Mr Finkley is waiting on the landing above, peering down at me. My first impression is that he hasn’t changed. He has the same angular face, the same gravity-defying hair.
‘I remember you. You gave me the plants.’ Plants?
‘Who lives here?’ I ask, pointing at the door to flat three.
‘A couple with a loud child.’ He narrows his eyes at the door. When I slump back against the wall, sliding down to sit on the floor, he asks, ‘Are you all right?’
‘This is going to sound crazy,’ I say, ‘but yesterday I was twenty-six and living in this flat, then this morning I woke up somewhere else and I’m sixteen years older.’
Mr Finkley nods, as though this is a perfectly normal explanation for why I’m here. He opens his front door and says, ‘You’d better come in then. I don’t have any coffee or tea to offer you, though.’
Mr Finkley’s front room is a riot of greenery. There are plants everywhere. Ceramic pots pepper every surface, hanging baskets overflow with leaves, and there are tendrils of foliage climbing the door frames. Hidden within this jungle are boxes and boxes of junk, piled high around dusty brown furniture. The air smells of wet laundry, moth-eaten carpets, and garden centre.

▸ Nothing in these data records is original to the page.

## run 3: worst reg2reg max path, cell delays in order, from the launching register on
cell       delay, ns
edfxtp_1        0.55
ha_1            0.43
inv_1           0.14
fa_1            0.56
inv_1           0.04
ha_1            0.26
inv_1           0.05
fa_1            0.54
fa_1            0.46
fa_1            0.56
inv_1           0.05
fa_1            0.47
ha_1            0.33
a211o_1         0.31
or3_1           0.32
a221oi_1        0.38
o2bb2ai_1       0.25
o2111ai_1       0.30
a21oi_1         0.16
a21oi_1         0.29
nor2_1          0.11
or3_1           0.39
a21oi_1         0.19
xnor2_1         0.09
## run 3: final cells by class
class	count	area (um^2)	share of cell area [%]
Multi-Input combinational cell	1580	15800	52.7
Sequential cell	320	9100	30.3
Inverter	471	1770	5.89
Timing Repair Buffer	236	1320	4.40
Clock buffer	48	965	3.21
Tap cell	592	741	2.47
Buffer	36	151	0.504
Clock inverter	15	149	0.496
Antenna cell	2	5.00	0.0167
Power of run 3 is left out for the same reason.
File: src/rtl/lpht_pkg.sv
// ----------------------------------------------------------------------------
// lpht_pkg
// Shared types, constants and the djb2 hash step for the count table.
// ----------------------------------------------------------------------------
package lpht_pkg;

  localparam int unsigned SlotsDef     = 16;
  localparam int unsigned KeyBytesDef  = 8;
  localparam int unsigned CountBitsDef = 16;
  localparam int unsigned KeyW         = 64;
  localparam int unsigned StatusW      = 2;
  localparam int unsigned CountOutW    = 16;
  localparam int unsigned SlotOutW     = 4;
  localparam logic [31:0] HashSeed     = 32'd5381;

  typedef enum logic [1:0] {
    CMD_ADD     = 2'd0,
    CMD_LOOKUP  = 2'd1,
    CMD_REMOVE  = 2'd2,
    CMD_COMPACT = 2'd3
  } cmd_e;

  typedef enum logic [1:0] {
    ST_OK       = 2'd0,
    ST_NOTFOUND = 2'd1,
    ST_FULL     = 2'd2
  } status_e;

  typedef enum logic [1:0] {
    SL_FREE = 2'd0,
    SL_USED = 2'd1,
    SL_DEL  = 2'd2
  } slot_e;

  // one djb2 step: h*33 + b
  function automatic logic [31:0] djb2_step(input logic [31:0] h, input logic [7:0] b);
    djb2_step = (h << 5) + h + {24'd0, b};
  endfunction

endpackage

File: src/rtl/linear_probe_hash_count_table.sv
// ----------------------------------------------------------------------------
// linear_probe_hash_count_table
// Open-addressed key counter with linear probing over a synchronous RAM.
// ----------------------------------------------------------------------------
// channel | dir | tdata (low bit up)           | tuser
// s_axis  | in  | key[63:0]                    | command[1:0]
// m_axis  | out | count[15:0], slot[19:16]     | status[1:0]
//
// Add, lookup, remove: the key is hashed, reduced modulo Slots and handed
// over, then each probed slot is read (S_PRD) and checked (S_PCHK), up to
// Slots probes. Compact: the scratch RAM is cleared, each used slot is
// rehashed and placed into the scratch RAM with up to Slots probes, then
// all Slots entries are copied back into the main table. After reset a
// clearing pass writes the free state into every entry of both RAMs;
// s_axis_tready stays low meanwhile. One transaction at a time; a finished
// result waits in S_OUT until the output register is free, and no new
// transaction is accepted meanwhile.
// ----------------------------------------------------------------------------
module linear_probe_hash_count_table import lpht_pkg::*; #(
  parameter int unsigned Slots     = SlotsDef,
  parameter int unsigned KeyBytes  = KeyBytesDef,
  parameter int unsigned CountBits = CountBitsDef
) (
  input  logic        clk_i,
  input  logic        rst_ni,
  input  logic        s_axis_tvalid,
  output logic        s_axis_tready,
  input  logic [63:0] s_axis_tdata,   // key[63:0]
  input  logic [1:0]  s_axis_tuser,   // command[1:0]
  output logic        m_axis_tvalid,
  input  logic        m_axis_tready,
  output logic [23:0] m_axis_tdata,   // count[15:0], slot[19:16], zero pad
  output logic [1:0]  m_axis_tuser    // status[1:0]
);

  localparam int unsigned AW = $clog2(Slots);
  localparam int unsigned CW = CountBits;
  localparam int unsigned EW = 2 + KeyW + CW;
  localparam logic [CW-1:0] CountMax = {CW{1'b1}};
  localparam logic [AW-1:0] LastSlot = AW'(Slots - 1);

  typedef enum logic [12:0] {
    S_CLEAR = 13'h0001, S_IDLE = 13'h0002, S_HASH = 13'h0004,
    S_PRD   = 13'h0008, S_PCHK = 13'h0010, S_OUT  = 13'h0020,
    S_CRD   = 13'h0040, S_CCHK = 13'h0080, S_CHASH = 13'h0100,
    S_RRD   = 13'h0200, S_RCHK = 13'h0400, S_CPRD = 13'h0800,
    S_CPWR  = 13'h1000
  } state_e;

  state_e state_q, state_d;

  // main table and scratch table, entry = {state, key, count}
  logic [EW-1:0] tab_mem [Slots];
  logic [EW-1:0] reb_mem [Slots];
  logic [EW-1:0] tab_rd_q, reb_rd_q;
  logic [AW-1:0] tab_ra, reb_ra, tab_wa, reb_wa;
  logic          tab_we, reb_we;
  logic [EW-1:0] tab_wd, reb_wd;

  always_ff @(posedge clk_i) begin
    if (tab_we) tab_mem[tab_wa] <= tab_wd;
    tab_rd_q <= tab_mem[tab_ra];
  end
  always_ff @(posedge clk_i) begin
    if (reb_we) reb_mem[reb_wa] <= reb_wd;
    reb_rd_q <= reb_mem[reb_ra];
  end

  logic [1:0]      t_st, r_st;
  logic [KeyW-1:0] t_key;
  logic [CW-1:0]   t_cnt;
  assign t_st  = tab_rd_q[EW-1 -: 2];
  assign t_key = tab_rd_q[CW +: KeyW];
  assign t_cnt = tab_rd_q[CW-1:0];
  assign r_st  = reb_rd_q[EW-1 -: 2];

  // hash and modulo units
  logic            h_start, h_done, m_done;
  logic [KeyW-1:0] h_key_in, canon;
  logic [31:0]     hash;
  logic [AW-1:0]   home;

  lpht_hash #(.KeyBytes(KeyBytes)) u_hash (
    .clk_i, .rst_ni, .start_i(h_start), .key_i(h_key_in),
    .done_o(h_done), .canon_o(canon), .hash_o(hash)
  );
  lpht_mod #(.Slots(Slots)) u_mod (
    .clk_i, .rst_ni, .start_i(h_done), .hash_i(hash),
    .done_o(m_done), .rem_o(home)
  );

  // working registers
  logic [1:0]      cmd_q, cmd_d;
  logic [KeyW-1:0] key_q, key_d;
  logic [AW-1:0]   a_q, a_d, i_q, i_d, spot_q, spot_d;
  logic [AW:0]     n_q, n_d;
  logic            have_spot_q, have_spot_d, hash_rdy_q, hash_rdy_d;
  logic [CW-1:0]   ccnt_q, ccnt_d;
  logic            ov_q, ov_d;
  logic [1:0]      os_q, os_d;
  logic [CW-1:0]   oc_q, oc_d;
  logic [AW-1:0]   oa_q, oa_d;
  logic [CW-1:0]   inc;

  // output register
  logic [1:0]      res_st_q, res_st_d;
  logic [CW-1:0]   res_cnt_q, res_cnt_d;
  logic [AW-1:0]   res_slot_q, res_slot_d;

  function automatic logic [AW-1:0] nxt(input logic [AW-1:0] a);
    nxt = (a == LastSlot) ? '0 : a + AW'(1);
  endfunction

  assign inc = (t_cnt == CountMax) ? t_cnt : t_cnt + CW'(1);

  always_comb begin
    state_d = state_q; cmd_d = cmd_q; key_d = key_q; a_d = a_q; i_d = i_q;
    n_d = n_q; spot_d = spot_q; have_spot_d = have_spot_q; ccnt_d = ccnt_q;
    hash_rdy_d = hash_rdy_q;
    ov_d = ov_q; os_d = os_q; oc_d = oc_q; oa_d = oa_q;
    res_st_d = res_st_q; res_cnt_d = res_cnt_q; res_slot_d = res_slot_q;
    tab_ra = a_q; reb_ra = a_q; tab_we = 1'b0; reb_we = 1'b0;
    tab_wa = a_q; reb_wa = a_q; tab_wd = '0; reb_wd = '0;
    h_start = 1'b0; h_key_in = s_axis_tdata;
    if (ov_q && m_axis_tready) ov_d = 1'b0;
    if (m_done) hash_rdy_d = 1'b1;
    case (state_q)
      // clear both tables after reset
      S_CLEAR: begin
        tab_we = 1'b1; reb_we = 1'b1; tab_wa = i_q; reb_wa = i_q;
        i_d = nxt(i_q);
        if (i_q == LastSlot) state_d = S_IDLE;
      end
      S_IDLE: begin
        if (s_axis_tvalid) begin
          cmd_d = s_axis_tuser;
          if (s_axis_tuser == CMD_COMPACT) begin
            i_d = '0; state_d = S_CLEAR;
            // clear scratch first with its own sweep in S_CRD, then gather
            state_d = S_CRD;
            reb_we = 1'b0;
          end else begin
            h_start = 1'b1; hash_rdy_d = 1'b0; state_d = S_HASH;
          end
        end
      end
      S_HASH: begin
        if (hash_rdy_q) begin
          key_d = canon; a_d = home; n_d = '0; have_spot_d = 1'b0;
          state_d = S_PRD;
        end
      end
      S_PRD: begin
        tab_ra = a_q; state_d = S_PCHK;
      end
      // one probe step on the main table
      S_PCHK: begin
        state_d = S_PRD;
        if (cmd_q == CMD_ADD && !have_spot_q && t_st != SL_USED) begin
          have_spot_d = 1'b1; spot_d = a_q;
        end
        if (t_st == SL_USED && t_key == key_q) begin
          state_d = S_OUT; os_d = ST_OK; oa_d = a_q;
          case (cmd_q)
            CMD_ADD: begin
              tab_we = 1'b1; tab_wd = {SL_USED, key_q, inc}; oc_d = inc;
            end
            CMD_REMOVE: begin
              tab_we = 1'b1; tab_wd = {SL_DEL, key_q, CW'(0)}; oc_d = '0;
            end
            default: oc_d = t_cnt;
          endcase
        end else if (t_st == SL_FREE || n_q == (AW+1)'(Slots - 1)) begin
          state_d = S_OUT; oc_d = '0; oa_d = '0; os_d = ST_NOTFOUND;
          if (cmd_q == CMD_ADD) begin
            if (have_spot_q || t_st != SL_USED) begin
              tab_we = 1'b1;
              tab_wa = have_spot_q ? spot_q : a_q;
              tab_wd = {SL_USED, key_q, CW'(1)};
              os_d = ST_OK; oc_d = CW'(1); oa_d = tab_wa;
            end else begin
              os_d = ST_FULL;
            end
          end
        end else begin
          a_d = nxt(a_q); n_d = n_q + (AW+1)'(1);
        end
      end
      // hand the result over once the output register is free
      S_OUT: begin
        if (!ov_q || m_axis_tready) begin
          ov_d = 1'b1; state_d = S_IDLE;
          res_st_d = os_q; res_cnt_d = oc_q; res_slot_d = oa_q;
        end
      end
      // compact: clear scratch, then gather used entries
      S_CRD: begin
        reb_we = 1'b1; reb_wa = i_q; reb_wd = '0;
        i_d = nxt(i_q);
        if (i_q == LastSlot) begin
          i_d = '0; state_d = S_CCHK; tab_ra = '0;
        end
      end
      S_CCHK: begin
        tab_ra = i_q;
        state_d = S_CHASH;
      end
      S_CHASH: begin
        // tab_rd_q holds entry i
        if (t_st == SL_USED) begin
          h_key_in = t_key; key_d = t_key; ccnt_d = t_cnt;
          h_start = 1'b1; hash_rdy_d = 1'b0; state_d = S_RRD;
        end else if (i_q == LastSlot) begin
          i_d = '0; state_d = S_CPRD;
        end else begin
          i_d = nxt(i_q); state_d = S_CCHK;
        end
      end
      S_RRD: begin
        if (hash_rdy_q) begin
          hash_rdy_d = 1'b0; a_d = home; reb_ra = home; state_d = S_RCHK;
        end
      end
      S_RCHK: begin
        if (r_st == SL_FREE) begin
          reb_we = 1'b1; reb_wd = {SL_USED, key_q, ccnt_q};
          if (i_q == LastSlot) begin
            i_d = '0; state_d = S_CPRD;
          end else begin
            i_d = nxt(i_q); state_d = S_CCHK;
          end
        end else begin
          a_d = nxt(a_q); reb_ra = nxt(a_q);
        end
      end
      // copy scratch back into the main table
      S_CPRD: begin
        reb_ra = i_q; state_d = S_CPWR;
      end
      S_CPWR: begin
        tab_we = 1'b1; tab_wa = i_q; tab_wd = reb_rd_q;
        if (i_q == LastSlot) begin
          os_d = ST_OK; oc_d = '0; oa_d = '0; state_d = S_OUT;
        end else begin
          i_d = nxt(i_q); state_d = S_CPRD;
        end
      end
      default: state_d = S_IDLE;
    endcase
  end

  always_ff @(posedge clk_i or negedge rst_ni) begin
    if (!rst_ni) begin
      state_q <= S_CLEAR; i_q <= '0; ov_q <= 1'b0; hash_rdy_q <= 1'b0;
    end else begin
      state_q <= state_d; i_q <= i_d; ov_q <= ov_d; hash_rdy_q <= hash_rdy_d;
    end
  end

  always_ff @(posedge clk_i) begin
    cmd_q <= cmd_d; key_q <= key_d; a_q <= a_d; n_q <= n_d; spot_q <= spot_d;
    have_spot_q <= have_spot_d; ccnt_q <= ccnt_d;
    os_q <= os_d; oc_q <= oc_d; oa_q <= oa_d;
    res_st_q <= res_st_d; res_cnt_q <= res_cnt_d; res_slot_q <= res_slot_d;
  end

  logic [CountOutW-1:0] oc16;
  logic [SlotOutW-1:0]  oa4;
  assign oc16 = CountOutW'({{32{1'b0}}, res_cnt_q});
  assign oa4  = SlotOutW'({{16{1'b0}}, res_slot_q});

  assign s_axis_tready = (state_q == S_IDLE);
  assign m_axis_tvalid = ov_q;
  assign m_axis_tdata  = {4'd0, oa4, oc16};
  assign m_axis_tuser  = res_st_q;

endmodule

File: src/rtl/lpht_hash.sv
// ----------------------------------------------------------------------------
// lpht_hash
// Byte-serial key canonicalization and djb2 hash, one byte per cycle.
// ----------------------------------------------------------------------------
module lpht_hash import lpht_pkg::*; #(
  parameter int unsigned KeyBytes = KeyBytesDef
) (
  input  logic            clk_i,
  input  logic            rst_ni,
  input  logic            start_i,
  input  logic [KeyW-1:0] key_i,
  output logic            done_o,
  output logic [KeyW-1:0] canon_o,
  output logic [31:0]     hash_o
);

  logic [KeyW-1:0] sh_q, sh_d, canon_q, canon_d;
  logic [31:0]     h_q, h_d;
  logic [3:0]      n_q, n_d;
  logic            busy_q, busy_d, done_q, done_d;

  // walk bytes from the most significant end, stop at zero or KeyBytes
  always_comb begin
    sh_d = sh_q; canon_d = canon_q; h_d = h_q; n_d = n_q;
    busy_d = busy_q; done_d = 1'b0;
    if (start_i) begin
      sh_d = key_i; canon_d = '0; h_d = HashSeed; n_d = '0; busy_d = 1'b1;
    end else if (busy_q) begin
      if (n_q == 4'(KeyBytes) || sh_q[KeyW-1 -: 8] == 8'd0) begin
        busy_d = 1'b0; done_d = 1'b1;
      end else begin
        h_d = djb2_step(h_q, sh_q[KeyW-1 -: 8]);
        canon_d = canon_q | ({sh_q[KeyW-1 -: 8], 56'd0} >> {n_q, 3'd0});
        sh_d = sh_q << 8;
        n_d = n_q + 4'd1;
      end
    end
  end

  always_ff @(posedge clk_i or negedge rst_ni) begin
    if (!rst_ni) begin
      busy_q <= 1'b0; done_q <= 1'b0;
    end else begin
      busy_q <= busy_d; done_q <= done_d;
    end
  end

  always_ff @(posedge clk_i) begin
    sh_q <= sh_d; canon_q <= canon_d; h_q <= h_d; n_q <= n_d;
  end

  assign done_o  = done_q;
  assign canon_o = canon_q;
  assign hash_o  = h_q;

endmodule

File: src/rtl/lpht_mod.sv
// ----------------------------------------------------------------------------
// lpht_mod
// Hash modulo the slot count: reciprocal multiplication, estimate and correction.
// ----------------------------------------------------------------------------
module lpht_mod import lpht_pkg::*; #(
  parameter int unsigned Slots = SlotsDef,
  localparam int unsigned AW = $clog2(Slots)
) (
  input  logic          clk_i,
  input  logic          rst_ni,
  input  logic          start_i,
  input  logic [31:0]   hash_i,
  output logic          done_o,
  output logic [AW-1:0] rem_o
);

  // scaled reciprocal; fits 32 bits since Slots > 2^(AW-1)
  localparam int unsigned Shift  = 31 + AW;
  localparam logic [31:0] Recip  = 32'((64'd1 << Shift) / 64'(Slots));
  localparam logic [AW:0] SlotsC = (AW+1)'(Slots);

  logic [63:0]     prod_q;
  logic [AW:0]     low_q, r_q, r_d, qest;
  logic [2*AW+1:0] qs;
  logic [AW-1:0]   rem_q, rem_d;
  logic            s1_q, s2_q, done_q;

  // quotient estimate is low by at most one: partial remainder below 2*Slots,
  // so its low AW+1 bits are exact and one compare and subtract finishes it
  always_comb begin
    qest  = (AW+1)'(prod_q >> Shift);
    qs    = qest * SlotsC;
    r_d   = low_q - qs[AW:0];
    rem_d = (r_q >= SlotsC) ? AW'(r_q - SlotsC) : r_q[AW-1:0];
  end

  always_ff @(posedge clk_i or negedge rst_ni) begin
    if (!rst_ni) begin
      s1_q <= 1'b0; s2_q <= 1'b0; done_q <= 1'b0;
    end else begin
      s1_q <= start_i; s2_q <= s1_q; done_q <= s2_q;
    end
  end

  always_ff @(posedge clk_i) begin
    if (start_i) begin
      prod_q <= hash_i * Recip;
      low_q  <= hash_i[AW:0];
    end
    if (s1_q) r_q <= r_d;
    if (s2_q) rem_q <= rem_d;
  end

  assign done_o = done_q;
  assign rem_o  = rem_q;

endmodule

File: config.mk
export PLATFORM = sky130hd
export DESIGN_NAME = linear_probe_hash_count_table
export DESIGN_NICKNAME = d
export VERILOG_FILES = /design/src/rtl/lpht_pkg.sv /design/src/rtl/linear_probe_hash_count_table.sv /design/src/rtl/lpht_hash.sv /design/src/rtl/lpht_mod.sv
export SDC_FILE = /design/constraint.sdc
export NUM_CORES = 2
export LEC_CHECK = 0
export ABC_AREA = 1
export ABC_CLOCK_PERIOD_IN_PS = 19900
export BUFFER_PORTS_ARGS = -buffer_cell sky130_fd_sc_hd__buf_2
export CORE_MARGIN = 5
export CORE_UTILIZATION = 55
export DETAILED_ROUTE_END_ITERATION = 16
export GPL_TIMING_DRIVEN = 0
export PLACE_DENSITY = 0.71
export SYNTH_ARGS = -nofsm -noshare
export SYNTH_HDL_FRONTEND = slang
export SYNTH_SLANG_ARGS = --single-unit
File: constraint.sdc
create_clock -name clk_i -period 19.9 [get_ports clk_i]
set_input_delay 3.98 -clock clk_i [delete_from_list [all_inputs] [get_ports clk_i]]
set_output_delay 3.98 -clock clk_i [all_outputs]
set_load 0.1 [all_outputs]
==> results_tabular.tex <==
\begin{tabular}{lr}
\hline
Metric & Value \\
\hline
\multicolumn{2}{l}{\textbf{Run status}} \\
\quad Status & finished, violations left \\
\quad Violated checks & capacitance limit, slew limit \\
\multicolumn{2}{l}{\textbf{Clocking}} \\
\quad Clock transition at the register clock pins on the worst setup and hold paths after CTS & 60 ps \\
\quad Resized cells post-CTS & 0 \\
\quad CTS Hold Buffers Added & 0 \\
\quad Clock latency of the later-clocked register in the worst-skew pair & 970 ps \\
\quad Clock sink count & 3,083 \\
\quad Inserted Clock Buffers & 328 \\
\quad Buffer cell driving the clock tree root & sky130\_fd\_sc\_hd\_\_clkbuf\_16 \\
\quad Longest Clk Path Bufs & 4 \\
\quad Buffer count from post-CTS setup fixing & 0 \\
\quad CTS H-tree depth & 5 \\
\quad CTS tree & done \\
\multicolumn{2}{l}{\textbf{Layout}} \\
\quad Filler cells & 18,300 \\
\quad Final layout net count & 12,500 \\
\quad Signed area change from the synthesized netlist to the final layout & 13.9\% \\
\quad Footprint of the multi-input gates & 34,100 µm² \\
\quad Layout Utilization & 63.1\% \\
\quad Proportion of layout cells with a drive suffix above 1 & 11.1\% \\
\quad FF+latch area & 90,100 µm² \\
\multicolumn{2}{l}{\textbf{Placed design}} \\
\quad Routability-driven placement congestion ratio & 0.959 \\
\quad Number of buffer cells added on primary ports & 93 \\
\quad DPL Wire Length & 302 mm \\
\multicolumn{2}{l}{\textbf{Synth}} \\
\quad Synthesized instance count & 11,900 \\
\quad Ys flop type & sky130\_fd\_sc\_hd\_\_edfxtp\_1 \\
\quad Total standard cell area after synthesis & 131,000 µm² \\
\quad Share of async-settable or async-resettable flops after synthesis & 0.778\% \\
\quad Mean cell area of the mapped netlist & 11.0 µm² \\
\quad Number of synthesized register bits & 3,083 \\
\quad Synth Warn \# & 0 \\
\quad Sequential element share of the synthesized area & 69.0\% \\
\quad Number of distinct library cells after synthesis & 56 \\
\quad EDFF count, synth & 2,824 \\
\multicolumn{2}{l}{\textbf{Timing}} \\
\quad Final hold vios & 0 \\
\quad RSZ-0062 raised after global routing & no \\
\quad Setup Viol. Count Final & 0 \\
\quad Slew headroom & -1.29\% \\
\quad Setup\_tns & 0 ps \\
\quad Max-slew violation count & 20 \\
\quad Final critical-path share of the clock period & 34.6\% \\
\quad Final Skew & 76.8 ps \\
\quad Timing-limited maximum frequency & 0.145 GHz \\
\quad Worst Max-Slew Pin Slew & 1510 ps \\
\quad Final critical-path required period & 6890 ps \\
\multicolumn{2}{l}{\textbf{Detailed routing}} \\
\quad Via-to-Cell Ratio & 6.04 \\
\quad Initial DRT Pass Iterations & 6 \\
\quad DRC violation count after routing & 0 \\
\quad Count of vias placed by the detailed router & 96,000 \\
\quad Antenna Nets Post-Route & 0 \\
\quad Total length of routed wires & 427 mm \\
\quad Post-DR wirelength/cell & 26.9 µm \\
\quad Number of design-rule violations left by the first detailed-router iteration & 14,100 \\
\multicolumn{2}{l}{\textbf{Floorplan}} \\
\quad Initial core utilization & 55.4\% \\
\quad Placeable core region & 236,000 µm² \\
\quad Num rows & 178 \\
\quad Height of the chip & 497 µm \\
\quad Die outline area & 247,000 µm² \\
\quad Number of I/O pins & 98 \\
\quad Width of the die & 497 µm \\
\multicolumn{2}{l}{\textbf{Setup path}} \\
\quad Critical Path Source Type & register \\
\quad Critical path fanouts, max & 10 \\
\quad Critical setup path kind & reg -> out \\
\quad Buf+Inv Stages, Crit Path & 3 \\
\quad Worst path slowest cell & sky130\_fd\_sc\_hd\_\_buf\_2 \\
\quad Delay of the slowest cell on the worst path & 590 ps \\
\quad Cell-by-cell listing of the critical path & nor2\_2, nand2\_1, nor2\_2, buf\_4, nand4\_2, inv\_1, buf\_2 \\
\quad Largest delay share family, worst path & buffers and inverters \\
\quad Required time of the critical path & 15,920 ps \\
\quad Endpoint class of the critical path & primary output \\
\quad Arrival @ worst endpoint & 2910 ps \\
\quad Library cell appearing most often on the critical path & sky130\_fd\_sc\_hd\_\_nor2\_2 \\
\multicolumn{2}{l}{\textbf{GRT}} \\
\quad Total grt overflow & 0 \\
\quad First-pass GRT wire length & 608 mm \\
\quad Vias in the first global route & 89,800 \\
\quad Aggregate global-route resource usage & 33.6\% \\
\quad Maximum number of pins on one net before global-route repair & 65 \\
\quad Initial antenna violation count & 52 \\
\multicolumn{2}{l}{\textbf{Worst hold path}} \\
\quad Worst min-delay path class & reg -> reg \\
\multicolumn{2}{l}{\textbf{Power and ir drop}} \\
\quad Cell Pwr Density & 120 nW/µm² \\
\quad Largest voltage drop on the vdd net & 0.000142 V \\
\quad P\_leak & 61.9 nW \\
\multicolumn{2}{l}{\textbf{Flow run}} \\
\quad Number of max-cap violations & 2 \\
\hline
\end{tabular}
-- final cells by class --
class,count,share of cell area [%]
diodes,39,0.0657
plain buffers,768,2.45
clock buffers,437,5.96
clock inverters,139,0.859
inverters,878,2.22
multi-input cells,7154,23.0
flip-flops and latches,3083,60.6
well taps,3150,2.65
repair buffers,237,2.20
-- cell usage after synthesis (24+ instances only) --
library cell               count  area [µm²]
sky130_fd_sc_hd__nand2_1    3516       13200
sky130_fd_sc_hd__inv_1       856        3210
sky130_fd_sc_hd__dfxtp_1     235        4700
sky130_fd_sc_hd__edfxtp_1   2824       84800
sky130_fd_sc_hd__buf_4        24         180
sky130_fd_sc_hd__nand3b_1    489        3670
sky130_fd_sc_hd__buf_2       525        2630
sky130_fd_sc_hd__o211ai_1    126         946
sky130_fd_sc_hd__o21ai_0     133         666
sky130_fd_sc_hd__nor3_1       40         200
sky130_fd_sc_hd__nor2_1      260         976
sky130_fd_sc_hd__buf_1        54         203
sky130_fd_sc_hd__nand3_1    2235       11200
sky130_fd_sc_hd__clkbuf_1    165         619
sky130_fd_sc_hd__a21oi_1     153         766
sky130_fd_sc_hd__o31ai_2      50         626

‘I can offer you water or ham or both,’ he says, moving a plant from the sofa to take a seat opposite me, then picking up a cup, which looks and smells suspiciously like coffee.
‘I’m good, thank you. You have a lot of plants,’ I observe. When I’m nervous, I’m prone to stating the obvious.
‘You started my collection. Don’t you remember?’
‘Me? I’m terrible with plants, and no, I don’t remember anything, that’s kind of why I’m here.’
We sit in silence for a moment. I’m not sure how I expect Mr Finkley of all people to be able to help me, but there is something comforting about sitting with someone who looks and sounds the same as I remember them, someone who is not looking at me like I’m completely deranged.